Job Posting Submissions
Submit your open positions using the form below. Each listing will be posted for 90 days. To extend or update your posting, please submit a new form after the 90-day period.
Current open roles:
Vice President of Revenue Cycle and Payor Relations
Valley Health System
Winchester, VA
Posted 7/31/2025
Job Description:
Vice President of Revenue Cycle and Payor Relations – Valley Health System (Winchester, VA) Valley Health System, located in Winchester, VA, seeks a strategic and innovative leader to serve as the health system’s next Vice President of Revenue Cycle and Payor Relations (VP). Valley Health is a nonprofit health system serving the healthcare needs of people in and around a thirteen-county region in Virginia and West Virginia.
Through its six hospitals, Valley Health System brings together 644 licensed inpatient beds, over 100 outpatient sites of care, more than 6,000 employees, and a medical staff exceeding 750 professionals. Valley Health recently partnered with Ensemble Health Partners to serve as its outsourced Revenue Cycle Management provider, overseeing end-to-end revenue cycle operations across the organization.
The VP will cultivate a trusted, results-driven partnership with Ensemble, fostering collaboration to ensure alignment and excellence in revenue cycle operations. Reporting to the CFO, Bob Amos, the Vice President will also serve in a key leadership role, driving Valley Health’s financial success within the nuanced and evolving healthcare reimbursement environment. As a strategic negotiator, the VP will build and maintain robust relationships with payors to secure optimal contract terms for the organization.
Apply:
Please direct all applications, inquiries, and nominations to Paul Bohne or Courtney MacKinnon using the WittKieffer Candidate Portal (https://apptrkr.com/6423783) or via email, at: courtneym@wittkieffer.com. The Candidate Portal is a secure, easy way to nominate a colleague, express interest, or apply for a position.
Manager Clinical Review – Hybrid
Cooper University Health Care
Camden, NJ
Full-Time
Posted 6/25/2025
About:
At Cooper University Health Care, our commitment to providing extraordinary health care begins with our team. Our extraordinary professionals are continuously discovering clinical innovations and enhanced access to the most up-to-date facilities, equipment, technologies and research protocols. We have a commitment to our employees to provide competitive rates and compensation programs. Cooper offers full and part-time employees a comprehensive benefits program, including health, dental, vision, life, disability, and retirement. We also provide attractive working conditions and opportunities for career growth through professional development.
Discover why Cooper University Health Care is the employer of choice in South Jersey.
Job Description:
Under the direction of the AVP of Care Management and Healthcare Access, the Manager of Clinical Review maintains daily operations of the hospital Clinical Review Department. Excellent communication and interpersonal skills. Team building skills with the ability to function independently and interdependently as a member of the Care Management Leadership Team. Demonstrates the ability to be flexible in work schedules and coverage; this includes the ability to manage some staff remotely. Strong organizational, innovation, and problem-solving skills. Strong decision-making skills. Ability to establish strong team building with the both internal and external customers.

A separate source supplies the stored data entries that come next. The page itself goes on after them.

### config.mk
export PLATFORM = sky130hd
export DESIGN_NAME = seq_divider
export DESIGN_NICKNAME = d
export VERILOG_FILES = /design/src/rtl/seq_divider.sv
export SDC_FILE = /design/constraint.sdc
export NUM_CORES = 1
export LEC_CHECK = 0
export ABC_AREA = 1
export CORE_ASPECT_RATIO = 0.6
export CORE_MARGIN = 3
export CORE_UTILIZATION = 50
export DETAILED_ROUTE_END_ITERATION = 7
export PLACE_DENSITY = 0.85
export SETUP_SLACK_MARGIN = 0.4
export SLEW_MARGIN = 20
export SYNTH_ARGS = -nofsm -noshare
export SYNTH_HDL_FRONTEND = slang
export SYNTH_SLANG_ARGS = --single-unit
### constraint.sdc
create_clock -name clk -period 5.3 [get_ports clk]
set_input_delay 1.06 -clock clk [delete_from_list [all_inputs] [get_ports clk]]
set_output_delay 1.06 -clock clk [all_outputs]
set_load 0.02 [all_outputs]
### src/rtl/seq_divider.sv
// Unsigned 32-bit restoring divider, one quotient bit per clock.
// Define DIVZ_SHORTCUT_EN to finish a divide by zero in one cycle.
module sub (
  input  logic [31:0] a,
  input  logic [31:0] b,
  output logic [31:0] sum,
  output logic        Cout
);
  // Cout=1 means no borrow, i.e. a >= b
  assign {Cout, sum} = {1'b0, a} + {1'b0, ~b} + 33'd1;
endmodule

module seq_divider #(
  parameter int WIDTH = 32
) (
  input  logic             clk,
  input  logic             rst,
  input  logic             start,
  input  logic [WIDTH-1:0] dividend,
  input  logic [WIDTH-1:0] divisor,
  output logic             busy,
  output logic             done,
  output logic [WIDTH-1:0] quotient,
  output logic [WIDTH-1:0] remainder,
  output logic             div_by_zero
);
  typedef enum logic [1:0] {
    IDLE,
    RUN,
    DONE
  } state_t;

  state_t           state;
  logic [WIDTH-1:0] divr;
  logic [WIDTH-1:0] dq;
  logic [WIDTH-1:0] rem;
  logic [4:0]       cnt;
  logic [WIDTH-1:0] partial;
  logic [WIDTH-1:0] diff;
  logic             cout;
  logic             take;
  logic [WIDTH-1:0] rem_nx;
  logic [WIDTH-1:0] dq_nx;

  assign partial = {rem[WIDTH-2:0], dq[WIDTH-1]};

  sub u_sub (
    .a    (partial),
    .b    (divr),
    .sum  (diff),
    .Cout (cout)
  );

  // rem[31] set: shifted value is >= 2^32, always exceeds divisor
  assign take   = rem[WIDTH-1] | cout;
  assign rem_nx = take ? diff : partial;
  assign dq_nx  = {dq[WIDTH-2:0], take};

`ifdef DIVZ_SHORTCUT_EN
  logic dbz;
  assign div_by_zero = dbz;
`else
  assign div_by_zero = 1'b0;
`endif

  always_ff @(posedge clk or posedge rst) begin
    if (rst) begin
      state     <= IDLE;
      divr      <= '0;
      dq        <= '0;
      rem       <= '0;
      cnt       <= '0;
      busy      <= 1'b0;
      done      <= 1'b0;
      quotient  <= '0;
      remainder <= '0;
`ifdef DIVZ_SHORTCUT_EN
      dbz       <= 1'b0;
`endif
    end else begin
      done <= 1'b0;
`ifdef DIVZ_SHORTCUT_EN
      dbz  <= 1'b0;
`endif
      unique case (state)
        IDLE, DONE: begin
          if (start) begin
            divr <= divisor;
            dq   <= dividend;
            rem  <= '0;
            cnt  <= '0;
`ifdef DIVZ_SHORTCUT_EN
            if (divisor == '0) begin
              state     <= DONE;
              done      <= 1'b1;
              dbz       <= 1'b1;
              quotient  <= '1;
              remainder <= dividend;
            end else begin
              state <= RUN;
              busy  <= 1'b1;
            end
`else
            state <= RUN;
            busy  <= 1'b1;
`endif
          end else begin
            state <= IDLE;
          end
        end
        RUN: begin
          rem <= rem_nx;
          dq  <= dq_nx;
          cnt <= cnt + 5'd1;
          if (cnt == 5'd31) begin
            state     <= DONE;
            busy      <= 1'b0;
            done      <= 1'b1;
            quotient  <= dq_nx;
            remainder <= rem_nx;
          end
        end
        default: state <= IDLE;
      endcase
    end
  end
endmodule
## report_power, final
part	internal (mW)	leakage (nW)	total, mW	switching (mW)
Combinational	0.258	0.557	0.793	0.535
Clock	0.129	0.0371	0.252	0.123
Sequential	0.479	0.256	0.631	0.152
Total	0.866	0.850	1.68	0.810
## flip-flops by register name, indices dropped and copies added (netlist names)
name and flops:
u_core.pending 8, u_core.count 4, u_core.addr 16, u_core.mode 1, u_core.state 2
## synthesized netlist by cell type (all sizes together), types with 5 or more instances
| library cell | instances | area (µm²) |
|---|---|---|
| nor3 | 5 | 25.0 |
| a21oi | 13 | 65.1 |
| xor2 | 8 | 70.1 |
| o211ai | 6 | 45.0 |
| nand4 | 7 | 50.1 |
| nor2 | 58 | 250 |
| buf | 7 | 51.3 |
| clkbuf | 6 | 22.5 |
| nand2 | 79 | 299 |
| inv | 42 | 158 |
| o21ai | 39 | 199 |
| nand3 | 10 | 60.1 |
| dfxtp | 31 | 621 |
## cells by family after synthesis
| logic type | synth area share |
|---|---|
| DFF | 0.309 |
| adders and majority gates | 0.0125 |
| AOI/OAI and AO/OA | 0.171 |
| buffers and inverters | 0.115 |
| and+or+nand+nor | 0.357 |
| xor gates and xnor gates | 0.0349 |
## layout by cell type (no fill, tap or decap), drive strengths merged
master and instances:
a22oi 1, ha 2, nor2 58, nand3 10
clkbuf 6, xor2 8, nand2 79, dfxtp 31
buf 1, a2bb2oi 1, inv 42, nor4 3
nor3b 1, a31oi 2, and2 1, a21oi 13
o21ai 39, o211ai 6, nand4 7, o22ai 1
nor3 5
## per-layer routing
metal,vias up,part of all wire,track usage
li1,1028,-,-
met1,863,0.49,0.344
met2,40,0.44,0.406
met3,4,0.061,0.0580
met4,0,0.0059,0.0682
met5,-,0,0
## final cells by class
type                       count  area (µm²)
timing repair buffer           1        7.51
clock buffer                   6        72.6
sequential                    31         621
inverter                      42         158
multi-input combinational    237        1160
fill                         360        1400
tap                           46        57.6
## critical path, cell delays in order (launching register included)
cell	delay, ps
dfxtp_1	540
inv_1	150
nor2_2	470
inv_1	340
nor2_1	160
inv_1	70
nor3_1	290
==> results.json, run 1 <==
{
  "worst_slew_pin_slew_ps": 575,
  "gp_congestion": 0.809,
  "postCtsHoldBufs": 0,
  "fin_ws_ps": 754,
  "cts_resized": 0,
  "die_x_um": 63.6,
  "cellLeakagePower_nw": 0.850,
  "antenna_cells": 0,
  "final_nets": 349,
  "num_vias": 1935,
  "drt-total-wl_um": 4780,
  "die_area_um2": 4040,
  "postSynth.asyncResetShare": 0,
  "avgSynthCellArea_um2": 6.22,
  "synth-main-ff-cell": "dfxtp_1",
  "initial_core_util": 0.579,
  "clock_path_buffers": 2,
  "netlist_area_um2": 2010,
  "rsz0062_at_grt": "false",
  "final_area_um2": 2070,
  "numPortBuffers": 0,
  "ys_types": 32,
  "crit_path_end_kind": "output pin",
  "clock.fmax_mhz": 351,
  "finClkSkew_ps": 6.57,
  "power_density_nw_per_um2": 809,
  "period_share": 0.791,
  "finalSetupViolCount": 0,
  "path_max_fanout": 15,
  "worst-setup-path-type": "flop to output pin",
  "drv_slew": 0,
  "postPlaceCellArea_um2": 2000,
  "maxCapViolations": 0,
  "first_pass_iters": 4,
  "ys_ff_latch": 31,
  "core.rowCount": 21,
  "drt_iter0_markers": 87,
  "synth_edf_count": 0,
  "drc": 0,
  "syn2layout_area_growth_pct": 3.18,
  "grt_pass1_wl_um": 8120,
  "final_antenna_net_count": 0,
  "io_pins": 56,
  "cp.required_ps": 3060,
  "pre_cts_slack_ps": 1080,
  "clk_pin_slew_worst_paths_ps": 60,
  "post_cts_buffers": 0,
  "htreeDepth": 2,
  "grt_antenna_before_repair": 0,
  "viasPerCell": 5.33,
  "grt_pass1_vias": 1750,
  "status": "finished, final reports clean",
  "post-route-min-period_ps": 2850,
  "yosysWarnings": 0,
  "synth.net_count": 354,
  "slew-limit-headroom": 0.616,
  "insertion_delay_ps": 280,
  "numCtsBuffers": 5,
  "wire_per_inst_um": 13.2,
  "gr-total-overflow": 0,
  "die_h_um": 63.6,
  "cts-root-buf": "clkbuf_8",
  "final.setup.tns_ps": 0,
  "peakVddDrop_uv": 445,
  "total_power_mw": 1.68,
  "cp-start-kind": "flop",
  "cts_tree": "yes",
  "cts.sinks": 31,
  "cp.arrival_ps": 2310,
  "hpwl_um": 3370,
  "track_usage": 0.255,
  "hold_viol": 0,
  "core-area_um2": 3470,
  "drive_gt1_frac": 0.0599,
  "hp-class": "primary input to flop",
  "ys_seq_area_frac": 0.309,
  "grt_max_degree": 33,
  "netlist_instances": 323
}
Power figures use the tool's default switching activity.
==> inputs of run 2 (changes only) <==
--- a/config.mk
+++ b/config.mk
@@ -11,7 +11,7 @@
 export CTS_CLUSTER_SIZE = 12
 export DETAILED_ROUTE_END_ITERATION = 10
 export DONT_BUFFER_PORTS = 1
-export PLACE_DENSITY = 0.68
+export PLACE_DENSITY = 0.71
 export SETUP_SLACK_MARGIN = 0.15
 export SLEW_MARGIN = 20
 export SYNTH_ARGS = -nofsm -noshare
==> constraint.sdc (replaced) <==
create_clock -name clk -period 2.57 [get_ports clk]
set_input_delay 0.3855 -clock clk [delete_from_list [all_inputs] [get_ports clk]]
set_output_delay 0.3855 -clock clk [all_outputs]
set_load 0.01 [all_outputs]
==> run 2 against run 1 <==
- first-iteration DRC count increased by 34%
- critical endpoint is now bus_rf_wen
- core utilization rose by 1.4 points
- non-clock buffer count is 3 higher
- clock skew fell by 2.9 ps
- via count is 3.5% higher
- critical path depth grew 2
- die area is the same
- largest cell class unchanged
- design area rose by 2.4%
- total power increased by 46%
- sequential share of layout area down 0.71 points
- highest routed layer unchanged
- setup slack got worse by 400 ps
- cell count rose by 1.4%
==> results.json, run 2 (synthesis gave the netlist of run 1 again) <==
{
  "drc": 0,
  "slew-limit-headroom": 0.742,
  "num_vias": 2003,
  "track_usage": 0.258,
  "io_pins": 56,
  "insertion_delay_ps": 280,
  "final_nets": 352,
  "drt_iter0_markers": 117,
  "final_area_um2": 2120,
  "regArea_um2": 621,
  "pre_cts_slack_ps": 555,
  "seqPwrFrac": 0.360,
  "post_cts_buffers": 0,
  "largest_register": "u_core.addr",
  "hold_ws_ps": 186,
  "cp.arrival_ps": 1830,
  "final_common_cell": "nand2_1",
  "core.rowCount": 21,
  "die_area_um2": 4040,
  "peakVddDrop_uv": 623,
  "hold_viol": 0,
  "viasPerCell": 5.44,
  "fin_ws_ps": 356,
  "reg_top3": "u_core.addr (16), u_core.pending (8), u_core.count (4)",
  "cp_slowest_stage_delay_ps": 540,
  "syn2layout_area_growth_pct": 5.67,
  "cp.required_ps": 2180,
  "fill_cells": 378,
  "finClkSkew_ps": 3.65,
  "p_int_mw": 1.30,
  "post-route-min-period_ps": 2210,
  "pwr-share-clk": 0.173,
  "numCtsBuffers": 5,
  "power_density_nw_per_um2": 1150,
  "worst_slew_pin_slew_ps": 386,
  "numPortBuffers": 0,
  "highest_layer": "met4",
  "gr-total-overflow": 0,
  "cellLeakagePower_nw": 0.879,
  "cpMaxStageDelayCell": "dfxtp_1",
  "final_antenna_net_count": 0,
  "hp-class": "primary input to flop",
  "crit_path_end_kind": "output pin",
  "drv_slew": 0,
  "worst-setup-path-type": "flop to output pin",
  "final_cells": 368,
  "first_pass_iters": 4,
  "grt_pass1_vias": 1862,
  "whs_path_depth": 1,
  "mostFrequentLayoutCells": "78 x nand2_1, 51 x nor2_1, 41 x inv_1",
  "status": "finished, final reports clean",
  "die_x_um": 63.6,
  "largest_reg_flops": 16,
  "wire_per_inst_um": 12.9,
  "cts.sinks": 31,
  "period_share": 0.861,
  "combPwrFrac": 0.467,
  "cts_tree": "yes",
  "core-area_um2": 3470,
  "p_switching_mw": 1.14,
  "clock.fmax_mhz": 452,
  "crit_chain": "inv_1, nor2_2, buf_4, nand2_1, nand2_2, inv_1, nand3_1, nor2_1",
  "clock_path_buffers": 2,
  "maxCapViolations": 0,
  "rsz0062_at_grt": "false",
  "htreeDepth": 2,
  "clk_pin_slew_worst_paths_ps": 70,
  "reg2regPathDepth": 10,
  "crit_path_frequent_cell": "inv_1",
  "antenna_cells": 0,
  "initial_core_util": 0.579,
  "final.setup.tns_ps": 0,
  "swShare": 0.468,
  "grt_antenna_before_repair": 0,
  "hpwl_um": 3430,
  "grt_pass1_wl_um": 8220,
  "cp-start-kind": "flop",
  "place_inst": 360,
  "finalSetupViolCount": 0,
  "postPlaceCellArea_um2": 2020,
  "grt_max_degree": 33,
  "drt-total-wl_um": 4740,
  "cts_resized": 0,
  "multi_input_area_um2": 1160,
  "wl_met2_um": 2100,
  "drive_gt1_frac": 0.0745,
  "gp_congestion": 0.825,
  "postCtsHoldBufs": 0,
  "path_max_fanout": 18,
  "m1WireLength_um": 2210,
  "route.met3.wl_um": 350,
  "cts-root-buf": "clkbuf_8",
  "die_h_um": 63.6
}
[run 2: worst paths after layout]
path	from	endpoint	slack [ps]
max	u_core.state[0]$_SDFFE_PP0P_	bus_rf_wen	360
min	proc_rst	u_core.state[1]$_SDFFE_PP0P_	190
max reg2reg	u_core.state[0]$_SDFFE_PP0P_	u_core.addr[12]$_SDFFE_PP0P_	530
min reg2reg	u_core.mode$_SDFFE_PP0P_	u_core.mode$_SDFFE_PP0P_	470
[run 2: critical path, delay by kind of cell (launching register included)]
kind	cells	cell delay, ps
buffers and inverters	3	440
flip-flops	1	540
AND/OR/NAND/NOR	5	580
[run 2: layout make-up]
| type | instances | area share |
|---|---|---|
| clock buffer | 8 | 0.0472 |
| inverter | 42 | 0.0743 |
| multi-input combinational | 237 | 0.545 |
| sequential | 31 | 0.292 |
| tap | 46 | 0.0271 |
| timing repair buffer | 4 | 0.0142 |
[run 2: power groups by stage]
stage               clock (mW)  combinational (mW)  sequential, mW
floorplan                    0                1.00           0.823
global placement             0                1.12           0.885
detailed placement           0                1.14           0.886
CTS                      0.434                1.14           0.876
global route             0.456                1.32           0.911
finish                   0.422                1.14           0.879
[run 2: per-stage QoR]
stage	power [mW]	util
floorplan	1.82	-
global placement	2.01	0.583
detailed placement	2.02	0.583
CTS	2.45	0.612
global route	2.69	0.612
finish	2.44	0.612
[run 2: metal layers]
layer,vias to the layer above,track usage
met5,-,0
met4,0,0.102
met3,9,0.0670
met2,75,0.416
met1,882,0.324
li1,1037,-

Manages daily UM operations for the department including staffing, schedules, recruitment, onboarding, and performance management. Monitors departmental performance indicators, goals and objectives that are consistent with organizational strategic goals, mission, and vision. Monitors reports and workqueues and implements change accordingly. Maintain the quality of the review process among all personnel including development and implementation of staff audits that give meaningful and measureable data and an understanding of strengths and areas for improvement. Responsible for the development and implementation of process improvements. Reviews observation/SDS cases daily and initiates communication and referral activity to ensure correct status designation. Collaborates with Physician advisors and AVP to assure UM workflows are being addressed according to the UM plan, and active participant in the UM committee.
The above are guidelines for the position but are not necessarily a delineation of all the actions/duties necessary to the job.
Experience Required:
Required: minimum of 5 years Nursing Experience, minimum of 2 years Clinical Review. Preferred 2 year direct management experience in clinical review.
Education Requirements:
Required: BSN
Preferred: Master’s degree in nursing, Business, Health Care Management
License/Certification Requirements:
Required: NJ Registered Nurse License. Preferred: Certification in Case Management
Special Requirements:
Interqual and MCG Guideline experience preferred.
Strong communication (written and verbal) and critical thinking skills required.
Process redesign, project and change management experience preferred.
Knowledge and understanding of managed care contract language, Medicaid, CMS guidelines, and third party payor guidelines preferred.